## Aim of the exercise
The word "PopWidth" appears in some lines of the entries. Say how many, and give nothing but the number.

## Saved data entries
--*--

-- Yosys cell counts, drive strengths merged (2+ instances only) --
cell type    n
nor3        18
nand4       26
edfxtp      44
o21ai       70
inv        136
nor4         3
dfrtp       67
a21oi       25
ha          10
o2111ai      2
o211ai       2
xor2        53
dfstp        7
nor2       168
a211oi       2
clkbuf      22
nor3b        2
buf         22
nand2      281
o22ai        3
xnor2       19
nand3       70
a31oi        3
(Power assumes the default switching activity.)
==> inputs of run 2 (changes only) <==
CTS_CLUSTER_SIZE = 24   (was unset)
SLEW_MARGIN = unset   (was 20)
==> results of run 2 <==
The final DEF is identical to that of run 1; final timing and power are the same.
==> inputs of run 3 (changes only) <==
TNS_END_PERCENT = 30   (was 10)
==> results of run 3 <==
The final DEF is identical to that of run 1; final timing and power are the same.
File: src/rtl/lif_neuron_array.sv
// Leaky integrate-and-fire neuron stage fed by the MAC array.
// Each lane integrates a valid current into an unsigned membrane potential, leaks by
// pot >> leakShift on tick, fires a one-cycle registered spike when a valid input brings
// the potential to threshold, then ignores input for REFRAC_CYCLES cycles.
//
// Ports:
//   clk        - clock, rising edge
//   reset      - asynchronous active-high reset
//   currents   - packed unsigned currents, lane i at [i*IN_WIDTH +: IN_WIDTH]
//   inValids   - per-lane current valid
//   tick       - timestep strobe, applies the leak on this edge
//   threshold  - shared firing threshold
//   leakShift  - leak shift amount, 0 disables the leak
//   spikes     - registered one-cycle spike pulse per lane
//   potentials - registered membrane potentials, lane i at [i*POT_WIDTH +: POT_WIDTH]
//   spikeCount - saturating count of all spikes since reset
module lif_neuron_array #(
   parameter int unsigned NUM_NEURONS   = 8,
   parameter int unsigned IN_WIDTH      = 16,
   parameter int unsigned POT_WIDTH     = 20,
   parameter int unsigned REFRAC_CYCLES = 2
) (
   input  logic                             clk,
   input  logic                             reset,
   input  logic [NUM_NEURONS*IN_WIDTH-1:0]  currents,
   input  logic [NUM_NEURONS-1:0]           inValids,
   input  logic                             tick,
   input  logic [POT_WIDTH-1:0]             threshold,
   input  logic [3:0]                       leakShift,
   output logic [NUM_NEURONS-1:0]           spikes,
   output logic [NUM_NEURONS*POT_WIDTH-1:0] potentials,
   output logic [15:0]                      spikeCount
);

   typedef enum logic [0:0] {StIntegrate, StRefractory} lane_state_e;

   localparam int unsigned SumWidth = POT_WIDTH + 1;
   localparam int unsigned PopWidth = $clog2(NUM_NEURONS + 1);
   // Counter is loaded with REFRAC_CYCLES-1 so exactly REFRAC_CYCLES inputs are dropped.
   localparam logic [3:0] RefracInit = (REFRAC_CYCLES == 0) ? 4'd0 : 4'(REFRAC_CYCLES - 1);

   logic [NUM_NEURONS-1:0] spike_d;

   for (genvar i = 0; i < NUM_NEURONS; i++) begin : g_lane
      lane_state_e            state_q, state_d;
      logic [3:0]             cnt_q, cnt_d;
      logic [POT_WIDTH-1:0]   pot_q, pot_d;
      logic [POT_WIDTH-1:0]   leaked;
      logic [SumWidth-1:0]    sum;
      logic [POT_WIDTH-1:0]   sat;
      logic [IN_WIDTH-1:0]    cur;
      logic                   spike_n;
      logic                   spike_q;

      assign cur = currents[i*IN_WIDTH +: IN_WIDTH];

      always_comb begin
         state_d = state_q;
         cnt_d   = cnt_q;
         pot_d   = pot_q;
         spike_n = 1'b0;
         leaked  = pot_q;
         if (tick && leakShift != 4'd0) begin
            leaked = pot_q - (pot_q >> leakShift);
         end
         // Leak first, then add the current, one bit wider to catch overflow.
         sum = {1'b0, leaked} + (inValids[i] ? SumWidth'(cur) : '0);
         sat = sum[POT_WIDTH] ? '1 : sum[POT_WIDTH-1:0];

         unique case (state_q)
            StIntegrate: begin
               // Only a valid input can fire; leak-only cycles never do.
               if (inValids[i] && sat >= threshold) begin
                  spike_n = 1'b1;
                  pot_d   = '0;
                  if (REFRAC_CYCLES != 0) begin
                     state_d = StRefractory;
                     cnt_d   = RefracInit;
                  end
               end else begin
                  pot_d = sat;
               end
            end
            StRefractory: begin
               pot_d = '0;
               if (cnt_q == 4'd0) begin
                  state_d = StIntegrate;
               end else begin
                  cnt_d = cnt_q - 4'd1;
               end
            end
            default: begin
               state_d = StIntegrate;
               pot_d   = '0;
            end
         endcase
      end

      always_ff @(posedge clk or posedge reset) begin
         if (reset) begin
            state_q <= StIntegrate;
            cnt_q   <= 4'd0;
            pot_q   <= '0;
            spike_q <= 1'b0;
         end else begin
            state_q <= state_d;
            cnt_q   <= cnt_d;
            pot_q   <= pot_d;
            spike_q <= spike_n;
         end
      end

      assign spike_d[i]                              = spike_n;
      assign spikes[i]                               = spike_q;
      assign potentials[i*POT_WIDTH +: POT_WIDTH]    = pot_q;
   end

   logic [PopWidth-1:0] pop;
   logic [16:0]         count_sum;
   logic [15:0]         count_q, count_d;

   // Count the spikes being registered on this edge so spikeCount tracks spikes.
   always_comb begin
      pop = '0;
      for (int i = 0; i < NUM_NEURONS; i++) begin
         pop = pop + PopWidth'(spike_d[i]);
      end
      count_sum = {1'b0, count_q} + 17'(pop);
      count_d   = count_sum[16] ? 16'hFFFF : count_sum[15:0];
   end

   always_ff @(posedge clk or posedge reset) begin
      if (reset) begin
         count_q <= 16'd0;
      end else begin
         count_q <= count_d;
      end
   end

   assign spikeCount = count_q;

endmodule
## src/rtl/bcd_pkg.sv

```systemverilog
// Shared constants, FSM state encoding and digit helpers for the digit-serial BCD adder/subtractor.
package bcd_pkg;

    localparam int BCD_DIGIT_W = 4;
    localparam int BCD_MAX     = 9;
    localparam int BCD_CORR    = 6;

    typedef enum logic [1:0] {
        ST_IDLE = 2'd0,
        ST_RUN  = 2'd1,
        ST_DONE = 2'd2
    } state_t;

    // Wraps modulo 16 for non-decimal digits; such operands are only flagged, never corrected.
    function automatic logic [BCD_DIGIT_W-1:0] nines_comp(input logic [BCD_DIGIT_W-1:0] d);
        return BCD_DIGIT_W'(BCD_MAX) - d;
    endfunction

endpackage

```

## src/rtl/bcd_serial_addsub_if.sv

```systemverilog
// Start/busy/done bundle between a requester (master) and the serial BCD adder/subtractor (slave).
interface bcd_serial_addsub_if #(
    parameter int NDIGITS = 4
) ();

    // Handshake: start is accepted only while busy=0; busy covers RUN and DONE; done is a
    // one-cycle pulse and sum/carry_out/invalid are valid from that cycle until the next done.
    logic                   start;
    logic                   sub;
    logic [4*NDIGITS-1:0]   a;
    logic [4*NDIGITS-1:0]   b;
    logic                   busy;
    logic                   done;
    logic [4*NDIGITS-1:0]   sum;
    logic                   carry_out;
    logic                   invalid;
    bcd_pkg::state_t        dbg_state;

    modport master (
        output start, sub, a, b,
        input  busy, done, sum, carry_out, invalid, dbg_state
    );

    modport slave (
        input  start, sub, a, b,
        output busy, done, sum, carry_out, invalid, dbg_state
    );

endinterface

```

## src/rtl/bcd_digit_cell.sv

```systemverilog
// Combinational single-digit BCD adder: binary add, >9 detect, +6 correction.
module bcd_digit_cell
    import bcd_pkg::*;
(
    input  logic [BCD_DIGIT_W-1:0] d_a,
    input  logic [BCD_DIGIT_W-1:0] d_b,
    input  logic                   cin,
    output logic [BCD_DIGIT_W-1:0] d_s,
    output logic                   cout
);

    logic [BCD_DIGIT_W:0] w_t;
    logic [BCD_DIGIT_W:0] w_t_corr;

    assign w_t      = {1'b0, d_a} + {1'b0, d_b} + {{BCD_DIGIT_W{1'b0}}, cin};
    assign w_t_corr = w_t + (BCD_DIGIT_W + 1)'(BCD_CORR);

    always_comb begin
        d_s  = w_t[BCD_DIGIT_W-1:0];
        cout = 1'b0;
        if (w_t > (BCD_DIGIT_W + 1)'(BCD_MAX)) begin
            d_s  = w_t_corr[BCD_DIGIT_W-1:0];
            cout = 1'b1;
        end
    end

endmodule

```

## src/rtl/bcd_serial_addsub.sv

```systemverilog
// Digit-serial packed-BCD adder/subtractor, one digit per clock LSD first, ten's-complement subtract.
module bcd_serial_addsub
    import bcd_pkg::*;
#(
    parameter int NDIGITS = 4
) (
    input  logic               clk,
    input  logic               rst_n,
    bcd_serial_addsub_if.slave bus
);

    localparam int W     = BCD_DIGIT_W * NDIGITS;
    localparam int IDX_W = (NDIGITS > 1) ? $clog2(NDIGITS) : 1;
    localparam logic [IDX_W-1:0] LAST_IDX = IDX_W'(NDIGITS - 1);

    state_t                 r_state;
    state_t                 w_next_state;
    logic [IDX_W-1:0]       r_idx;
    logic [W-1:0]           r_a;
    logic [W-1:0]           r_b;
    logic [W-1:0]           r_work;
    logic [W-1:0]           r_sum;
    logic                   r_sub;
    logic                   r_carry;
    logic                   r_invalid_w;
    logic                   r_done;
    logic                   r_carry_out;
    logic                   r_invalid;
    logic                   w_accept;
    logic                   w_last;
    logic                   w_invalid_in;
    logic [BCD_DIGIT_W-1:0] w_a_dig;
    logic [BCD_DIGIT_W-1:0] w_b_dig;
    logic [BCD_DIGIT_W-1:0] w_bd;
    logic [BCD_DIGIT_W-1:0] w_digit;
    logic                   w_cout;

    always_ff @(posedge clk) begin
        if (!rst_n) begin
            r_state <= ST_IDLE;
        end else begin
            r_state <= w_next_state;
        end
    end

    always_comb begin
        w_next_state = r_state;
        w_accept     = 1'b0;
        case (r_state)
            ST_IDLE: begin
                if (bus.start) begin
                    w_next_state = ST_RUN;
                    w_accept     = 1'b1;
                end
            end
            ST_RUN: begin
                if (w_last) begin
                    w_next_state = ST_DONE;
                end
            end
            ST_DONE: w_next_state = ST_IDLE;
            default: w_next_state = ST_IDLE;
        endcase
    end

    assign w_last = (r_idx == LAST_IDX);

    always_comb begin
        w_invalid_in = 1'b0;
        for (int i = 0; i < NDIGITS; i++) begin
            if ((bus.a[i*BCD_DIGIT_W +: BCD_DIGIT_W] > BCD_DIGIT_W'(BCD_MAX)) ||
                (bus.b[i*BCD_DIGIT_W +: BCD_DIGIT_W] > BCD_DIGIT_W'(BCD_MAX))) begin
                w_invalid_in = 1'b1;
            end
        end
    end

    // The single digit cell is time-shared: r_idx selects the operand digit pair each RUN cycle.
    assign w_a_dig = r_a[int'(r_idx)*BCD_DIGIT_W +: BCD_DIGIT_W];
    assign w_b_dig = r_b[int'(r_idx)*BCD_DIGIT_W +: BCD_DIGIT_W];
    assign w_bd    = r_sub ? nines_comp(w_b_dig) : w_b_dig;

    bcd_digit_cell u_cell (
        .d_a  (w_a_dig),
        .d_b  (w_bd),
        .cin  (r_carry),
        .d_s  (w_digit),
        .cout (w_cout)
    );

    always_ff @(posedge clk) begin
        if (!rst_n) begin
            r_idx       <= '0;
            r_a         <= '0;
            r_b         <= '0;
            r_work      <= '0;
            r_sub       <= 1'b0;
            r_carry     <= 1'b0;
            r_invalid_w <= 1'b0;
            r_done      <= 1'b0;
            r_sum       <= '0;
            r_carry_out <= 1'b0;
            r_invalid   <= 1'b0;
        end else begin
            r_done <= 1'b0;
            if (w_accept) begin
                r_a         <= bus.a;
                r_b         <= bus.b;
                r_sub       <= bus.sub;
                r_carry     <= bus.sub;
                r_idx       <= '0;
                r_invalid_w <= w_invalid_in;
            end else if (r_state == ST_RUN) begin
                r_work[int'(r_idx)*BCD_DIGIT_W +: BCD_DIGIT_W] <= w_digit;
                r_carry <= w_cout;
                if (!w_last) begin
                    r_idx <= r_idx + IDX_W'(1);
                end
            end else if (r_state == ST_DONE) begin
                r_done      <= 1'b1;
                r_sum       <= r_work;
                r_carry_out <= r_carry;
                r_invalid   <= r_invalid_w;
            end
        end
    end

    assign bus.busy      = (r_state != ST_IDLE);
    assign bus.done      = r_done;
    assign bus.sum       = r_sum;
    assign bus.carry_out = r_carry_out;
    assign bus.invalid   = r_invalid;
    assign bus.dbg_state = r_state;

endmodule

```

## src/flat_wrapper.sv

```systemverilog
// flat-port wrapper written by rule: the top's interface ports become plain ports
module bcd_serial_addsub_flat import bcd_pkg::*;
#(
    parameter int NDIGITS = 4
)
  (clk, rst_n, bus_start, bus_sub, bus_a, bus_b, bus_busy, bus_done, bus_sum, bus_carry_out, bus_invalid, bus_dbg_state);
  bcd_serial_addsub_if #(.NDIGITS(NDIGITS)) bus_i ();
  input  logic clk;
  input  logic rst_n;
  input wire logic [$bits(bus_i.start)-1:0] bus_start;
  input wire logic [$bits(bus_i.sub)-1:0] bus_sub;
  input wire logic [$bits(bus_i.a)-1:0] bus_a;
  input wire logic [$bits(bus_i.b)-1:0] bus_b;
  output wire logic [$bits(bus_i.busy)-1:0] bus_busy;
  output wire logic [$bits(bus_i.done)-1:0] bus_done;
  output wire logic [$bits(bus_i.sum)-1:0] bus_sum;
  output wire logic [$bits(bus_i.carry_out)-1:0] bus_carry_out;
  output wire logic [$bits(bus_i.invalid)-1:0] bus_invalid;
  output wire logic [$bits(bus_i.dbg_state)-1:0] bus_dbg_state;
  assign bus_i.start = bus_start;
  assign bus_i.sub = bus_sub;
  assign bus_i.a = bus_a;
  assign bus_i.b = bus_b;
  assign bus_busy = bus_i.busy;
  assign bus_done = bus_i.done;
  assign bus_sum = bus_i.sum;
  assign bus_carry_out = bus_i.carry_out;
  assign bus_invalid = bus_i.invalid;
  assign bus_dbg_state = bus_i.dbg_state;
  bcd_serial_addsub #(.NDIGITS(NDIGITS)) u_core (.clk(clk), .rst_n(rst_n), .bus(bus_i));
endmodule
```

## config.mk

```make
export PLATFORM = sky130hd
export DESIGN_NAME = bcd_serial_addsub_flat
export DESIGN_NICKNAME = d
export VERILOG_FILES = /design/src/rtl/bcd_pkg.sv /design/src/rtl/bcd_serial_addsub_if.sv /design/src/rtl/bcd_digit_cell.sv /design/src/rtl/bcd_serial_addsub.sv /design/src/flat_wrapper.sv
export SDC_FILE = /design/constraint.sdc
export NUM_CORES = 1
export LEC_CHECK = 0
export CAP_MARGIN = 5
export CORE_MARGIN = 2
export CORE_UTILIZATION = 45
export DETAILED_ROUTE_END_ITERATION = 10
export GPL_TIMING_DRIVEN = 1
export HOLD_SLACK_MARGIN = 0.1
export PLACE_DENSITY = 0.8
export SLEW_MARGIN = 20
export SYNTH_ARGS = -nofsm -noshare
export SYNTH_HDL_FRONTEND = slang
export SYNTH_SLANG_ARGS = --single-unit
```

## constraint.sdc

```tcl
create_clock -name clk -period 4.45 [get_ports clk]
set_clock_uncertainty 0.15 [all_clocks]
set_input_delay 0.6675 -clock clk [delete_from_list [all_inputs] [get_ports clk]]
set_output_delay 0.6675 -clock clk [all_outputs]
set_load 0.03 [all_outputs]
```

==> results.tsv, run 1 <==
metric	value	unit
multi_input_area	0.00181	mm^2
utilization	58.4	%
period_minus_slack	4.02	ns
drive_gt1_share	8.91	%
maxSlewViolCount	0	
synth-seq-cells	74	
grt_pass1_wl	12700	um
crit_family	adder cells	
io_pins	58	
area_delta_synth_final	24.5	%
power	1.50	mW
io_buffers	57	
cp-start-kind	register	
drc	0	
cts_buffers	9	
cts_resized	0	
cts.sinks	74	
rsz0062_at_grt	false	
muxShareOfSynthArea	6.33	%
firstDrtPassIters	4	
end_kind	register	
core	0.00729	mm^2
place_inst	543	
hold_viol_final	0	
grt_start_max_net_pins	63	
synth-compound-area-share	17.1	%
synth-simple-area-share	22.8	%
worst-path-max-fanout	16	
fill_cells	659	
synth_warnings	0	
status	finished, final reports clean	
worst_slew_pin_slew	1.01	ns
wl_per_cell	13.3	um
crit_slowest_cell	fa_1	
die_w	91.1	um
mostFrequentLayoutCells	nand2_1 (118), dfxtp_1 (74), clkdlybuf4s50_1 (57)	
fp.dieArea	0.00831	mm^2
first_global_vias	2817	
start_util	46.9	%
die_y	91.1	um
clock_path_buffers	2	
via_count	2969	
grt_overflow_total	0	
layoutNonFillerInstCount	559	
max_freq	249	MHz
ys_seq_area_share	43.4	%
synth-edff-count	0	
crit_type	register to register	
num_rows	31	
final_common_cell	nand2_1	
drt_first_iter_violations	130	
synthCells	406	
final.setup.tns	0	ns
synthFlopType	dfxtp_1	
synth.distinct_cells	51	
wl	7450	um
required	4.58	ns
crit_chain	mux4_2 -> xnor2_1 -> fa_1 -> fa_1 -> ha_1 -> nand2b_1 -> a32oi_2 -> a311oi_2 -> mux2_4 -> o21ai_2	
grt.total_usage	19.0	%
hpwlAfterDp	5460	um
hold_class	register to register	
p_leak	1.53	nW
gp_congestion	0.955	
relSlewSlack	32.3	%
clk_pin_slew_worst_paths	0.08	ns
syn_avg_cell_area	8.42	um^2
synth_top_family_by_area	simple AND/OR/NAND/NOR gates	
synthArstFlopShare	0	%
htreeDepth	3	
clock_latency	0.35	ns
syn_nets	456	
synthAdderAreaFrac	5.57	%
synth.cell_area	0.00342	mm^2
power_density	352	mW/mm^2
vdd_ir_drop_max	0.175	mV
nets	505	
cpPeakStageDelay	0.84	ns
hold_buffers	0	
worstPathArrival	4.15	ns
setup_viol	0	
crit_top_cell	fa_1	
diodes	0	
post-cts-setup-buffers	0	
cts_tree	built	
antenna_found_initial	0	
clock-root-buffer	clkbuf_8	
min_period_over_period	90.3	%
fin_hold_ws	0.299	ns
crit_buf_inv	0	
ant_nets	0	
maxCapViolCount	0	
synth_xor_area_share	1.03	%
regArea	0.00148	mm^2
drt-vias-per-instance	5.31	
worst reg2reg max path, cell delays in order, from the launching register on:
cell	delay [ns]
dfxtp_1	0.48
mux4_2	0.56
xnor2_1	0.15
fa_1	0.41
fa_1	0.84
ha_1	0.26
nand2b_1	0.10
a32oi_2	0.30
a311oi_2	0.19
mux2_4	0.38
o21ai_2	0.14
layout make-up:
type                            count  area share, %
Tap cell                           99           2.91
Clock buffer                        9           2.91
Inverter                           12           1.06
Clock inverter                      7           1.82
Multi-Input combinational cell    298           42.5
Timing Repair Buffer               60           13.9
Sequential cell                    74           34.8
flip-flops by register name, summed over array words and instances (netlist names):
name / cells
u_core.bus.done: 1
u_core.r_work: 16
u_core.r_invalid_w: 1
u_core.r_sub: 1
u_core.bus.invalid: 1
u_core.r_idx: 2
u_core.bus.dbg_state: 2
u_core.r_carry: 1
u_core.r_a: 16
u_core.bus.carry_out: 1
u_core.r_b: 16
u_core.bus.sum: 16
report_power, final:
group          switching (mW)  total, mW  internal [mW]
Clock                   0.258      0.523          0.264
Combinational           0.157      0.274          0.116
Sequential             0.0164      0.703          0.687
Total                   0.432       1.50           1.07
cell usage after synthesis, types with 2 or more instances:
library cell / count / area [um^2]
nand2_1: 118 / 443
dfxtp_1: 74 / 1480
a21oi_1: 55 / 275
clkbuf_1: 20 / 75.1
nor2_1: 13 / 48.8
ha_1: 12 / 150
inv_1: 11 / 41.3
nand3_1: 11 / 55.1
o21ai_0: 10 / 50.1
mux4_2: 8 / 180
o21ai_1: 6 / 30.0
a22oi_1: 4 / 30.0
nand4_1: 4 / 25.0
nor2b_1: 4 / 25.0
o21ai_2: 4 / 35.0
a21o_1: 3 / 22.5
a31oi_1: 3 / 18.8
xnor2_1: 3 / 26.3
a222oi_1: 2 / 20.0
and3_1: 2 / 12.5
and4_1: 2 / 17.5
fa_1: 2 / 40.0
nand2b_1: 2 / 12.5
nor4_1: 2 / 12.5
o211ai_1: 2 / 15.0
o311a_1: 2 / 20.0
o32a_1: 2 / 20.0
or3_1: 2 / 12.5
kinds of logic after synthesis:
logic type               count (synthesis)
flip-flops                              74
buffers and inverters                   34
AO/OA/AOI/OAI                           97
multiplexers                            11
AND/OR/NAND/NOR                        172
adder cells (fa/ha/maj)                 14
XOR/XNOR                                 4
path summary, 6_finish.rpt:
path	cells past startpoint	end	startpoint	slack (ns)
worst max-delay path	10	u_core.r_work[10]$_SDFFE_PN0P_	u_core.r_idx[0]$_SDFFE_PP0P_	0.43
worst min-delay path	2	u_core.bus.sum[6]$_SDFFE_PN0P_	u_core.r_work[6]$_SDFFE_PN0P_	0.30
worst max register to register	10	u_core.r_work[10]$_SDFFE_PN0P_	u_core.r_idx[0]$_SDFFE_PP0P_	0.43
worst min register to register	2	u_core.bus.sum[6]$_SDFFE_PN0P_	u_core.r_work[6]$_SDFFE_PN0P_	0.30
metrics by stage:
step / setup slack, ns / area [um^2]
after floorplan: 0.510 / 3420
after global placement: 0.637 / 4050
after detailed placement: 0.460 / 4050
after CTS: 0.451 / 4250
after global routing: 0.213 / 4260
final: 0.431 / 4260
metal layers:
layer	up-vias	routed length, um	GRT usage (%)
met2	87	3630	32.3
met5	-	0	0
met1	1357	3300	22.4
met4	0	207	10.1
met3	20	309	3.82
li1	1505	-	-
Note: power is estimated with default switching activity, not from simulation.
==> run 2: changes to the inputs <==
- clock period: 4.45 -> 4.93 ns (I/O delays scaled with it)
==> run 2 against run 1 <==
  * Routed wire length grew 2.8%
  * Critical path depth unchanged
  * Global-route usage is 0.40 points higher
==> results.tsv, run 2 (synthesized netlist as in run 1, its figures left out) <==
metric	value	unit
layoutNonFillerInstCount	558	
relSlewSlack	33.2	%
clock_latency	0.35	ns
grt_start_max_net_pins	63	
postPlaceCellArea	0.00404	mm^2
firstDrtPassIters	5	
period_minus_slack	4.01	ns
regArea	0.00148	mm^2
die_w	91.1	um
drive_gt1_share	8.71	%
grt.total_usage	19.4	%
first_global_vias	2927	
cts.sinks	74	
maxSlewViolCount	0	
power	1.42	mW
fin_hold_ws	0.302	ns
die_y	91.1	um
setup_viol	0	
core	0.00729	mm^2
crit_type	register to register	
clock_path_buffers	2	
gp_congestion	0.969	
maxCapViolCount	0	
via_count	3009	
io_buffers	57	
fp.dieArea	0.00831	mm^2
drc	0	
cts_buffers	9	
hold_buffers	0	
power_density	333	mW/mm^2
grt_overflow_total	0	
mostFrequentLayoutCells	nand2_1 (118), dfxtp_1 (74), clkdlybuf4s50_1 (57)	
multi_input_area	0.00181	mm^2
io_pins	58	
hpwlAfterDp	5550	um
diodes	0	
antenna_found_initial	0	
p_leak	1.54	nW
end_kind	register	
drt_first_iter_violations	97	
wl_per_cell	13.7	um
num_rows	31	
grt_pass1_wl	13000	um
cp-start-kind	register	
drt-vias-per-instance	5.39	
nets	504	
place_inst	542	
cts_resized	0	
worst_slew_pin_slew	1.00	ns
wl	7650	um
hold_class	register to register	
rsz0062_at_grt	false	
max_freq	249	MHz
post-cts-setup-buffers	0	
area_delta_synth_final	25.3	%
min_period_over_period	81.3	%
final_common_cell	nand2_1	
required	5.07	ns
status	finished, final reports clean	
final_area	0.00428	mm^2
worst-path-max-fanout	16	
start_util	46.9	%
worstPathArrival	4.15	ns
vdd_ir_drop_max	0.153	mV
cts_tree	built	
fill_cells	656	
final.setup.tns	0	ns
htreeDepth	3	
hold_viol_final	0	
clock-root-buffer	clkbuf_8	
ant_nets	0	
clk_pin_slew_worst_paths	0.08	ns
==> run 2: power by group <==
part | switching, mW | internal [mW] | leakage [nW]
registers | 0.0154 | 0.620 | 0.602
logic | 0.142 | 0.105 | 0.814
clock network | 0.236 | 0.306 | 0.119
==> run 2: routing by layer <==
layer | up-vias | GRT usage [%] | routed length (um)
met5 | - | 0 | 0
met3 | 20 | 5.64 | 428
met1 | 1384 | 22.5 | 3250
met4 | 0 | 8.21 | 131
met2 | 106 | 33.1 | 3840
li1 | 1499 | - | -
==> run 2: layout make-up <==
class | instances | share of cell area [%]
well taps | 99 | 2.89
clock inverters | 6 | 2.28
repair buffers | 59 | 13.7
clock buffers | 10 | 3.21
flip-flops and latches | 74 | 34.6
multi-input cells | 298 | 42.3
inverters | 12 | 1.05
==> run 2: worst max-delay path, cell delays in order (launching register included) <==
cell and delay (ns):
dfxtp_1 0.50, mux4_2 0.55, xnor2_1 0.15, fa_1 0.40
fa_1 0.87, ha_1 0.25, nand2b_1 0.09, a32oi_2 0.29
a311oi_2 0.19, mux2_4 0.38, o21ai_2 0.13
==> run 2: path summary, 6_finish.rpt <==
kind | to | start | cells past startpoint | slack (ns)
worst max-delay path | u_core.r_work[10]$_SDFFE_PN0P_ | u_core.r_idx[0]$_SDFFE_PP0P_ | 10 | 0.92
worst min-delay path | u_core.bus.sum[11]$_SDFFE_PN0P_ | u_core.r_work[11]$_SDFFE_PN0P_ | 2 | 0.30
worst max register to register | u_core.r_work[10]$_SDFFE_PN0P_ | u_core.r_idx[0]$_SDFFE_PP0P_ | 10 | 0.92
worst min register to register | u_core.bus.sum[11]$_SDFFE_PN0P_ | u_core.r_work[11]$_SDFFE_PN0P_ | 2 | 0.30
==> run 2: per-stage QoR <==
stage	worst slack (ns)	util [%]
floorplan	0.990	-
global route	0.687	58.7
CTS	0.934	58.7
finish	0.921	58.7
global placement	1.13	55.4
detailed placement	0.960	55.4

--*--

## Exercise response
3